Las Vegas Sun

April 25, 2024

Congress may consider new nuke waste sites

WASHINGTON -- Congress next year may consider legislation that would establish new federal government sites for low-level radioactive waste.

Nevada officials plan to keep an eye on the proposal because the state, with its abundance of public lands, might be considered a good location for such a project.

The federal government already has a low-level waste repository at the Nevada Test Site, for its own waste generated by the Department of Energy.

Nevada is also the proposed site for the nation's high-level radioactive waste dump at Yucca Mountain.

State officials would not support another dump site, Bob Loux, Nevada Nuclear Project Office executive director, said.

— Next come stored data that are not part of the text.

===== src/rtl/pm_pkg.sv =====
package pm_pkg;
    localparam int COND_W = 3;

    typedef enum logic [COND_W-1:0] {
        C_ALWAYS   = 3'd0,
        C_STK_RISE = 3'd1,
        C_STK_FALL = 3'd2,
        C_STK_ANY  = 3'd3,
        C_HIGH     = 3'd4,
        C_LOW      = 3'd5,
        C_NEVER    = 3'd6,
        C_EDGE     = 3'd7
    } cond_e;

    typedef enum logic [1:0] {
        ST_OFF   = 2'd0,
        ST_WATCH = 2'd1,
        ST_HIT   = 2'd2
    } fsm_e;

    localparam logic [2:0] A_SRC  = 3'd0;
    localparam logic [2:0] A_COND = 3'd1;
    localparam logic [2:0] A_ENDP = 3'd2;
    localparam logic [2:0] A_CSET = 3'd3;
    localparam logic [2:0] A_CCLR = 3'd4;
endpackage


===== src/rtl/pm_sync.sv =====
module pm_sync #(
    parameter int W = 8
) (
    input  logic         clk,
    input  logic         rst_n,
    input  logic [W-1:0] raw,
    output logic [W-1:0] cur,
    output logic [W-1:0] prev
);
    logic [W-1:0] stage1;

    always_ff @(posedge clk or negedge rst_n) begin
        if (!rst_n) begin
            stage1 <= '0;
            cur    <= '0;
            prev   <= '0;
        end else begin
            stage1 <= raw;
            cur    <= stage1;
            prev   <= cur;
        end
    end
endmodule


===== src/rtl/pm_slice.sv =====
module pm_slice #(
    parameter int NIN = 8,
    parameter int SW  = 3
) (
    input  logic           clk,
    input  logic           rst_n,
    input  logic [NIN-1:0] cur,
    input  logic [NIN-1:0] prev,
    input  logic [SW-1:0]  sel,
    input  pm_pkg::cond_e  cond,
    input  logic           clr,
    output logic           ok
);
    import pm_pkg::*;

    logic now_v, was_v, rise, fall, catch_v, sticky_q;

    assign now_v = cur[sel];
    assign was_v = prev[sel];
    assign rise  = now_v & ~was_v;
    assign fall  = ~now_v & was_v;

    always_comb begin
        unique case (cond)
            C_STK_RISE: catch_v = rise;
            C_STK_FALL: catch_v = fall;
            C_STK_ANY:  catch_v = rise | fall;
            default:    catch_v = 1'b0;
        endcase
    end

    always_ff @(posedge clk or negedge rst_n) begin
        if (!rst_n)   sticky_q <= 1'b0;
        else if (clr) sticky_q <= 1'b0;
        else          sticky_q <= sticky_q | catch_v;
    end

    always_comb begin
        unique case (cond)
            C_ALWAYS:   ok = 1'b1;
            C_STK_RISE,
            C_STK_FALL,
            C_STK_ANY:  ok = sticky_q | catch_v;
            C_HIGH:     ok = now_v;
            C_LOW:      ok = ~now_v;
            C_NEVER:    ok = 1'b0;
            C_EDGE:     ok = rise | fall;
            default:    ok = 1'b0;
        endcase
    end
endmodule


===== src/rtl/pm_regs.sv =====
module pm_regs #(
    parameter int NSLICE = 8,
    parameter int SW     = 3,
    parameter int DW     = 32,
    parameter int AW     = 3
) (
    input  logic                        clk,
    input  logic                        rst_n,
    input  logic                        we,
    input  logic [AW-1:0]               addr,
    input  logic [DW-1:0]               wdata,
    output logic [DW-1:0]               rdata,
    input  logic [NSLICE-1:0]           match_st,
    output logic [NSLICE*SW-1:0]        src_flat,
    output logic [NSLICE*pm_pkg::COND_W-1:0] cond_flat,
    output logic [NSLICE-1:0]           endp_eff,
    output logic                        mode_q,
    output logic                        ev_en_q,
    output logic                        clr_sticky
);
    import pm_pkg::*;

    localparam int SRC_BITS  = NSLICE * SW;
    localparam int COND_BITS = NSLICE * COND_W;

    logic [NSLICE-1:0] endp_q;
    logic hit_src, hit_cond, hit_endp, hit_set, hit_clr;

    assign hit_src  = we && (addr == AW'(A_SRC));
    assign hit_cond = we && (addr == AW'(A_COND));
    assign hit_endp = we && (addr == AW'(A_ENDP));
    assign hit_set  = we && (addr == AW'(A_CSET));
    assign hit_clr  = we && (addr == AW'(A_CCLR));

    assign clr_sticky = hit_src | hit_cond | (hit_set & wdata[2]);
    assign endp_eff   = {1'b1, endp_q[NSLICE-2:0]};

    always_ff @(posedge clk or negedge rst_n) begin
        if (!rst_n) begin
            src_flat  <= '0;
            cond_flat <= '0;
            endp_q    <= '0;
            mode_q    <= 1'b0;
            ev_en_q   <= 1'b0;
        end else begin
            if (hit_src)  src_flat  <= wdata[SRC_BITS-1:0];
            if (hit_cond) cond_flat <= wdata[COND_BITS-1:0];
            if (hit_endp) endp_q    <= wdata[NSLICE-1:0];
            if (hit_set) begin
                mode_q  <= mode_q  | wdata[0];
                ev_en_q <= ev_en_q | wdata[1];
            end else if (hit_clr) begin
                mode_q  <= mode_q  & ~wdata[0];
                ev_en_q <= ev_en_q & ~wdata[1];
            end
        end
    end

    always_comb begin
        rdata = '0;
        if (addr == AW'(A_SRC)) begin
            rdata[SRC_BITS-1:0] = src_flat;
        end else if (addr == AW'(A_COND)) begin
            rdata[COND_BITS-1:0] = cond_flat;
        end else if (addr == AW'(A_ENDP)) begin
            rdata[NSLICE-1:0] = endp_eff;
        end else if (addr == AW'(A_CSET) || addr == AW'(A_CCLR)) begin
            rdata[0]             = mode_q;
            rdata[1]             = ev_en_q;
            rdata[DW-1 -: NSLICE] = match_st;
        end
    end
endmodule


===== src/rtl/pm_fsm.sv =====
module pm_fsm #(
    parameter int NSLICE = 8
) (
    input  logic              clk,
    input  logic              rst_n,
    input  logic              mode_q,
    input  logic              ev_en_q,
    input  logic [NSLICE-1:0] term_d,
    output logic [NSLICE-1:0] term_match,
    output logic              rx_event,
    output pm_pkg::fsm_e      state_q
);
    import pm_pkg::*;

    fsm_e state_d;
    logic any_d;

    assign any_d = |term_d;

    always_ff @(posedge clk or negedge rst_n) begin
        if (!rst_n) state_q <= ST_OFF;
        else        state_q <= state_d;
    end

    always_comb begin
        state_d = ST_OFF;
        unique case (state_q)
            ST_OFF:   state_d = !mode_q ? ST_OFF : (any_d ? ST_HIT : ST_WATCH);
            ST_WATCH: state_d = !mode_q ? ST_OFF : (any_d ? ST_HIT : ST_WATCH);
            ST_HIT:   state_d = !mode_q ? ST_OFF : (any_d ? ST_HIT : ST_WATCH);
            default:  state_d = ST_OFF;
        endcase
    end

    always_ff @(posedge clk or negedge rst_n) begin
        if (!rst_n) begin
            term_match <= '0;
            rx_event   <= 1'b0;
        end else begin
            term_match <= mode_q ? term_d : '0;
            rx_event   <= mode_q && ev_en_q && any_d && (state_q != ST_HIT);
        end
    end
endmodule


===== src/rtl/patmatch_engine.sv =====
module patmatch_engine #(
    parameter int NSLICE = 8,
    parameter int NIN    = 8,
    parameter int DW     = 32,
    parameter int AW     = 3
) (
    input  logic              clk,
    input  logic              rst_n,
    input  logic [NIN-1:0]    pin_in,
    input  logic              reg_we,
    input  logic [AW-1:0]     reg_addr,
    input  logic [DW-1:0]     reg_wdata,
    output logic [DW-1:0]     reg_rdata,
    output logic [NSLICE-1:0] term_match,
    output logic              rx_event
);
    import pm_pkg::*;

    localparam int SW = (NIN > 1) ? $clog2(NIN) : 1;

    logic [NIN-1:0]             cur, prev;
    logic [NSLICE*SW-1:0]       src_flat;
    logic [NSLICE*COND_W-1:0]   cond_flat;
    logic [NSLICE-1:0]          endp_eff, ok, acc, term_d;
    logic                       mode_q, ev_en_q, clr_sticky;
    fsm_e                       state_q;

    pm_sync #(.W(NIN)) u_sync (
        .clk(clk), .rst_n(rst_n), .raw(pin_in), .cur(cur), .prev(prev)
    );

    pm_regs #(.NSLICE(NSLICE), .SW(SW), .DW(DW), .AW(AW)) u_regs (
        .clk(clk), .rst_n(rst_n), .we(reg_we), .addr(reg_addr),
        .wdata(reg_wdata), .rdata(reg_rdata), .match_st(term_match),
        .src_flat(src_flat), .cond_flat(cond_flat), .endp_eff(endp_eff),
        .mode_q(mode_q), .ev_en_q(ev_en_q), .clr_sticky(clr_sticky)
    );

    for (genvar i = 0; i < NSLICE; i++) begin : g_slice
        pm_slice #(.NIN(NIN), .SW(SW)) u_slice (
            .clk(clk), .rst_n(rst_n), .cur(cur), .prev(prev),
            .sel(src_flat[SW*i +: SW]),
            .cond(cond_e'(cond_flat[COND_W*i +: COND_W])),
            .clr(clr_sticky), .ok(ok[i])
        );
        if (i == 0) begin : g_head
            assign acc[i] = ok[i];
        end else begin : g_link
            assign acc[i] = ok[i] & (endp_eff[i-1] | acc[i-1]);
        end
        assign term_d[i] = endp_eff[i] & acc[i];
    end

    pm_fsm #(.NSLICE(NSLICE)) u_fsm (
        .clk(clk), .rst_n(rst_n), .mode_q(mode_q), .ev_en_q(ev_en_q),
        .term_d(term_d), .term_match(term_match), .rx_event(rx_event),
        .state_q(state_q)
    );
endmodule


===== config.mk =====
export PLATFORM = sky130hd
export DESIGN_NAME = patmatch_engine
export DESIGN_NICKNAME = d
export VERILOG_FILES = /design/src/rtl/pm_pkg.sv /design/src/rtl/pm_sync.sv /design/src/rtl/pm_slice.sv /design/src/rtl/pm_regs.sv /design/src/rtl/pm_fsm.sv /design/src/rtl/patmatch_engine.sv
export SDC_FILE = /design/constraint.sdc
export NUM_CORES = 1
export LEC_CHECK = 0
export ABC_AREA = 0
export BUFFER_PORTS_ARGS = -buffer_cell sky130_fd_sc_hd__buf_4
export CORE_MARGIN = 8
export CORE_UTILIZATION = 41
export CTS_CLUSTER_SIZE = 10
export DETAILED_ROUTE_END_ITERATION = 16
export PLACE_DENSITY_LB_ADDON = 0.2
export SYNTH_ARGS = -nofsm -noshare
export SYNTH_HDL_FRONTEND = slang
export SYNTH_SLANG_ARGS = --single-unit

===== constraint.sdc =====
create_clock -name clk -period 4.1 [get_ports clk]
set_clock_uncertainty 0.2 [all_clocks]
set_input_delay 0.205 -clock clk [delete_from_list [all_inputs] [get_ports clk]]
set_output_delay 0.205 -clock clk [all_outputs]
set_load 0.02 [all_outputs]

* After elaboration in Yosys (flattened, before gate mapping)
Index checks and enable logic that the tools add are counted.
** Cells by class
- Order comparisons :: 8
- Equality and inequality tests :: 63
- Muxes and demuxes :: 74
- Bitwise gates (word level) :: 78
- Reduce and logical (&&, ||, !) cells :: 30
** Operator list (count)
- $eq A3 B3 Y1 const B :: 33
- $eq A3 B2 Y1 const B :: 18
- $bmux W1 S3 :: 16
- $mux W8 :: 6
- $pmux W1 S6 :: 8
- $and A1 B1 Y1 :: 33
- $lt A3 B4 Y1 const B :: 8
- $mux W1 :: 28
- $eq A3 B1 Y1 const B :: 9
- $logic_not A3 Y1 :: 9
- $or A1 B1 Y1 :: 27
- $reduce_or A3 Y1 :: 9
- $mux W24 :: 1
- $pmux W1 S3 :: 8
- $not A1 Y1 :: 18
- $mux W16 :: 1
- $mux W2 :: 5
- $logic_and A1 B1 Y1 :: 8
- $reduce_or A8 Y1 :: 1
- $mux W6 :: 1
- $eq A2 B1 Y1 const B :: 1
- $eq A2 B2 Y1 const B :: 1
- $logic_not A2 Y1 :: 1
- $ne A2 B2 Y1 const B :: 1
- other kinds (2) :: 2
** Storage, ports and cells
- Register bits after elaboration :: 100
- Input port bits :: 46
- Logic and storage cells :: 272

* Logic depth before layout (Yosys ltp)
Gate-level depths: netlist of the first run.
- Depth after elaboration :: 26
- Depth in mapped cells :: 13

* By module
Synthesis of the first run repeated with hierarchy kept, for this count alone.
** Unflattened totals
- Cells, all modules :: 485
- Area total of the unflattened synthesis :: 6159.7 um^2
** By module, submodules not included
- pm_regs :: instances 1, cells an instance 220, area an instance 2806.4 um^2, seq. area each 1426.4 um^2
- pm_slice :: instances 8, cells an instance 24, area an instance 274.0 um^2, seq. area each 25.0 um^2
- pm_sync :: instances 1, cells an instance 24, area an instance 600.6 um^2, seq. area each 600.6 um^2
- pm_fsm :: instances 1, cells an instance 27, area an instance 400.4 um^2, seq. area each 275.3 um^2
- patmatch_engine :: instances 1, cells an instance 22, area an instance 160.2 um^2, seq. area each 0.0 um^2

* Least setup slack after synthesis of the first run
No wires, ideal clock.
- Kind :: flip-flop to flip-flop
- From :: register u_regs.src_flat[0]
- To :: register u_fsm.term_match[7]
- Library setup time :: 120 ps
- Data arrival time :: 3000 ps
- Data required time :: 3780 ps
- Setup slack :: 779 ps
- Cell stages (with the launch flop) :: 13
- Cells stage by stage :: dfrtp_1 buf_2 mux4_2 mux2i_2 inv_1 ha_1 o311a_1 mux2_1 nor3_1 o2111ai_1 and3_1 o21a_1 o211a_1
** Between the ends
- Cells in the longest elaborated chain, start to end :: 23
** Ends and longest elaborated chain
- start: declaration :: line pm_regs.sv:14 : output logic [NSLICE*SW-1:0] src_flat,
- start signal: assignment :: line pm_regs.sv:46 : if (hit_src) src_flat <= wdata[SRC_BITS-1:0];
- $bmux W1 S3 (on tied branches) :: line pm_slice.sv:19, pm_slice.sv:18
- $mux W1 (on tied branches) :: line pm_slice.sv:19, pm_slice.sv:18
- $not A1 Y1 (on tied branches) :: line pm_slice.sv:20, pm_slice.sv:21, pm_slice.sv:45
- $and A1 B1 Y1 (on tied branches) :: line pm_slice.sv:20, pm_slice.sv:21
- $or A1 B1 Y1 :: line pm_slice.sv:27, pm_slice.sv:47
- $pmux W1 S3 :: line pm_slice.sv:24 : unique case (cond)
- $or A1 B1 Y1 :: line pm_slice.sv:43 : C_STK_ANY: ok = sticky_q | catch_v;
- $pmux W1 S6 (*) :: line pm_slice.sv:39 : unique case (cond)
- [7 not listed]
- $and A1 B1 Y1 (*) :: line patmatch_engine.sv:49 : assign acc[i] = ok[i] & (endp_eff[i-1] | acc[i-1]);
- $or A1 B1 Y1 (*) :: line patmatch_engine.sv:49
- $and A1 B1 Y1 (*) :: line patmatch_engine.sv:49
- $or A1 B1 Y1 (*) :: line patmatch_engine.sv:49
- $and A1 B1 Y1 (*) :: line patmatch_engine.sv:49
- $or A1 B1 Y1 (*) :: line patmatch_engine.sv:49
- $and A1 B1 Y1 (*) :: line patmatch_engine.sv:49
- $mux W8 (*) :: line pm_fsm.sv:40 : term_match <= mode_q ? term_d : '0;
- end signal: assignment :: line pm_fsm.sv:40
- end: declaration :: line pm_fsm.sv:9 : output logic [NSLICE-1:0] term_match,
Mark *: on every way between the ends. The rest lies on a longest branch, timed or not. The select of a mux whose other input is x is not followed.
A chain may end at the register's enable or synchronous reset.

* Worst setup path after layout of the first run
- From :: register u_regs.src_flat[13]
- To :: register u_fsm.rx_event
** Between the ends
- Cells in the longest elaborated chain, start to end :: 18
** Ends and longest elaborated chain
- $bmux W1 S3 (on tied branches) :: line pm_slice.sv:19, pm_slice.sv:18
- $mux W1 (on tied branches) :: line pm_slice.sv:19, pm_slice.sv:18
- $not A1 Y1 (on tied branches) :: line pm_slice.sv:20, pm_slice.sv:21, pm_slice.sv:45
- $and A1 B1 Y1 (on tied branches) :: line pm_slice.sv:20, pm_slice.sv:21
- $or A1 B1 Y1 :: line pm_slice.sv:27, pm_slice.sv:47
- $pmux W1 S3 :: line pm_slice.sv:24
- $or A1 B1 Y1 :: line pm_slice.sv:43
- $pmux W1 S6 (*) :: line pm_slice.sv:39
- $and A1 B1 Y1 (*) :: line patmatch_engine.sv:49
- $or A1 B1 Y1 :: line patmatch_engine.sv:49
- $and A1 B1 Y1 :: line patmatch_engine.sv:49
- $or A1 B1 Y1 :: line patmatch_engine.sv:49
- $and A1 B1 Y1 :: line patmatch_engine.sv:49
- $or A1 B1 Y1 :: line patmatch_engine.sv:49
- $and A1 B1 Y1 :: line patmatch_engine.sv:49
- $reduce_or A8 Y1 (*) :: line pm_fsm.sv:18 : assign any_d = |term_d;
- $logic_and A1 B1 Y1 (*) (2 in series) :: line pm_fsm.sv:41 : rx_event <= mode_q && ev_en_q && any_d && (state_q != ST_HIT);
- end signal: assignment :: line pm_fsm.sv:41
- end: declaration :: line pm_fsm.sv:10 : output logic rx_event,
Marks and branches as above.

==> results by group, run 1 <==
Yosys
  • Post-Syn Area: 5877 um^2
  • Mapped Cells: 509
  • Yosys warnings: 0
  • Top post-synthesis cells by count: 100 x dfrtp_1, 45 x mux2_2, 36 x nor2_1
  • Post-synth top area share: 42.58%
  • Synth area leader: dfrtp_1
  • Register area share after synthesis: 42.58%
  • Distinct cell type count after synthesis: 59
  • Avg Cell Area, Syn: 11.55 um^2
  • Ys flop type: dfrtp_1
  • Post-synth EDFFs: 0
  • Synth area leaders: dfrtp_1 43%, mux4_2 9.6%, mux2_2 8.6%, ha_1 3.4%, mux2i_1 3.2%
  • FF+latch count, synth: 100
  • Most frequent cell after synthesis: dfrtp_1
  • FFs w/ async S/R, synth: 100.0%
  • Post-synth net total: 571

Critical path
  • Crit. Startpoint: u_regs.src_flat[13]
  • Worst Setup End Kind: register
  • RR Endpoint: u_fsm.rx_event
  • Reg2Reg Launch Point: u_regs.src_flat[13]
  • CP Launch Type: register
  • Worst EP required: 4190 ps
  • CP arrival: 3790 ps
  • Critical path class: reg -> reg
  • Reg2reg path depth: 12
  • End of the critical path: u_fsm.rx_event
  • Internal reg-to-reg setup slack: 400 ps
  • Worst Path Max Fanout: 6

Routing
  • Wirelength per Cell: 18.77 um
  • Vias: 4559
  • DRC Markers: 0
  • First-pass DRT Iterations: 5
  • 1st-iter DRT viols: 350
  • Number of antenna-violating nets in the routed design: 0
  • Via/cell ratio: 5.649
  • DRT Wirelength: 15150 um

CTS
  • Buffer depth of the longest clock path: 2
  • Post-CTS setup buffers: 0
  • CTS H-tree lvls: 3
  • Reg clk slew, reported paths: 70 ps
  • CTS Root Cell: clkbuf_16
  • Worst-skew pair later-pin latency: 360 ps
  • Sink Count: 100
  • CTS tree: built
  • Cts bufs inserted: 9

STA
  • Final Hold Violating Endpoints: 0
  • FMAX: 0.2705 GHz
  • Setup TNS: 0 ps
  • RSZ-0062 raised after global routing: no
  • Worst-Margin Slew: 1015 ps
  • Tcrit/Tclk final: 90.17%
  • Post-route setup slack: 403.0 ps
  • Relative max-transition margin: 32.31%
  • Final setup violation count: 0
  • Max Slew Vio Count: 0
  • Min Tclk post-route: 3697 ps

Cells and area
  • Share of cells above drive strength 1: 29.19%
  • P&R area growth vs syn: 24.42%
  • Nets@finish: 684
  • # diodes: 0

Global routing
  • Largest net degree at the start of global routing: 82
  • Number of global-route vias before repair: 4742
  • Global-route wire length before repair: 24650 um
  • Overflow after GRT: 0
  • Antenna violations before repair: 0
  • Total Routing Usage GR: 17.16%

Status
  • Status: complete, no violations

Power
  • Static Leak: 3.224 nW
  • PD cells: 507.7 nW/um^2
  • Total Power: 3.712 mW
  • VDD IR max: 297.5 uV

Floorplan
  • Starting Density: 42.17%
  • Die W: 135.7 um
  • Height of the die: 135.7 um
  • Total die area: 18420 um^2
  • Ports: 87
  • Row count: 43
  • Core footprint: 13930 um^2

Flow run
  • Max Cap Viol: 0

Place
  • Gpl congestion: 0.8631
  • Dpl hpwl: 10830 um
  • Setup WS pre-CTS: 372.5 ps
  • IO buf count: 78

Worst hold path
  • Hold WC Path Type: reg -> reg
-- registers in the layout, indices dropped and copies added (netlist names), named ones only --
register and cells:
u_regs.src_flat 24, g_slice.u_slice.sticky_q 8, u_sync.prev 8, u_fsm.rx_event 1, u_sync.cur 8, u_regs.endp_q 7, u_sync.stage1 8, u_fsm.state_q 2
u_fsm.term_match 8, u_regs.cond_flat 24
-- per-layer routing --
layer,vias up,part of all wire (%),GRT usage [%]
met5,-,0,0
met4,0,2.2,6.477
met2,151,48,27.40
li1,2127,-,-
met1,2259,43,21.16
met3,22,7.2,5.564
-- cell usage in the layout (no fill, tap or decap), drive strengths merged, types with 16 or more instances in the layout --
| cell | n |
|---|---|
| inv | 36 |
| mux4 | 32 |
| mux2i | 22 |
| dfrtp | 100 |
| a22o | 16 |
| nand2 | 29 |
| mux2 | 48 |
| buf | 84 |
| dlygate4sd3 | 35 |
| o21ai | 21 |
| a21oi | 32 |
| nor2 | 36 |
| ha | 16 |
-- worst max-delay path, cell delays in order, from the launching register on --
cell      delay [ps]
dfrtp_1          470
mux4_1           630
mux2i_4          200
inv_2             60
ha_1             260
nand2b_1         180
a311oi_1         390
nor4_1           140
nor3_1           360
o21a_1           190
a31oi_1          100
o211ai_2         230
o2111a_1         220
-- final cells by class --
class / instances / area, um^2
inverters: 31 / 116.4
clock inverters: 7 / 65.06
multi-input cells: 361 / 3197
clock buffers: 9 / 225.2
repair buffers: 119 / 980.9
flip-flops and latches: 100 / 2502
fillers: 1205 / 6623
well taps: 180 / 225.2
-- worst min-delay path by stage --
| stage | start | to | slack, ps | depth (start not counted) |
|---|---|---|---|---|
| after global placement | pin_in[2] | u_sync.stage1[2] | 110 | 1 |
| after detailed placement | pin_in[3] | u_sync.stage1[3] | 120 | 1 |
| after global routing | u_sync.stage1[1] | u_sync.cur[1] | 160 | 0 |
| final | u_sync.stage1[1] | u_sync.cur[1] | 150 | 0 |
| after CTS | u_sync.stage1[1] | u_sync.cur[1] | 150 | 0 |
| after floorplan | rst_n | async pin | -290 | 0 |
-- per-stage QoR --
| stage | utilization, % | instance area [um^2] | instances | hold slack (ps) |
|---|---|---|---|---|
| 3_3_place_gp | 47.88 | 6671 | 756 | 114.2 |
| 2_1_floorplan | - | 5877 | 509 | -290.6 |
| 5_1_grt | 52.47 | 7312 | 807 | 158.6 |
| 4_1_cts | 52.47 | 7312 | 807 | 154.5 |
| 6_report | 52.47 | 7312 | 807 | 152.0 |
| 3_5_place_dp | 47.88 | 6671 | 756 | 115.6 |
-- where the power goes --
part / switching [mW] / internal [mW] / leakage [nW]
Combinational: 0.656 / 0.731 / 1.88
Sequential: 0.294 / 1.20 / 1.20
Clock: 0.408 / 0.428 / 0.141
-- kinds of logic after synthesis --
family | share of synthesized area, %
DFF | 42.58
buffers and inverters | 3.108
adders and majority gates | 3.577
muxes | 26.21
and+or+nand+nor | 11.11
AOI/OAI and AO/OA | 13.41
-- what timing repair did --
| item | 4_1_cts | 5_1_grt |
|---|---|---|
| hold buffers | 35 | 0 |
| gates resized for setup | 0 | 0 |
| endpoints found under the hold margin | 145 | 0 |
Note: power is estimated with default switching activity, not from simulation.
==> run 2, diff against run 1 <==
RECOVER_POWER = 25   (was default)
==> run 2 against run 1 <==
  * The run now ends with max-capacitance violations, max-slew violations left
  * Critical path depth unchanged
  * Via count about the same
  * Worst setup slack better by 2.3 ps
  * Sequential share of layout area is 0.21 points higher
  * Fmax is essentially flat
  * Register-to-register slack about the same
  * Power decreased by 0.75%
  * Clock power barely moved
  * Largest power group unchanged
  * Largest cell class unchanged
  * Critical endpoint unchanged
  * First-iteration DRC count rose by 6.3%
  * Hold slack barely moved
  * Final area decreased by 0.60%
  * Wire length fell by 0.26%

"Nevada has done its share in this arena," Loux said.

The nation's three commercial low-level waste dump sites in South Carolina, Utah and Washington may not be enough to meet national needs, according to a recent report by the General Accounting Office. The South Carolina site could close its doors in 2008 to 34 states outside of its regional compact area.

So lawmakers could consider opening new government storage sites. Sens. Pete Domenici, R-N.M., Senate Energy and Natural Resources Committee chairman, and Jeff Bingaman, D-N.M., are interested in pursuing legislation next year, aides said.

"While not an immediate problem, we must now pay close attention to prevent a potential future crisis," Domenici said in a prepared statement for a Thursday hearing on the low-level waste storage issue.

The low-level waste under discussion includes radioactively contaminated materials such as clothing, tools, machinery and laboratory equipment from industry and research sites. It includes hospital waste from nuclear medicine.

Low-level waste is different from the high-level waste that comes out of nuclear reactors at power plants. That highly radioactive material, now stored at the plants, is the waste that would be bound for the proposed repository at Yucca Mountain.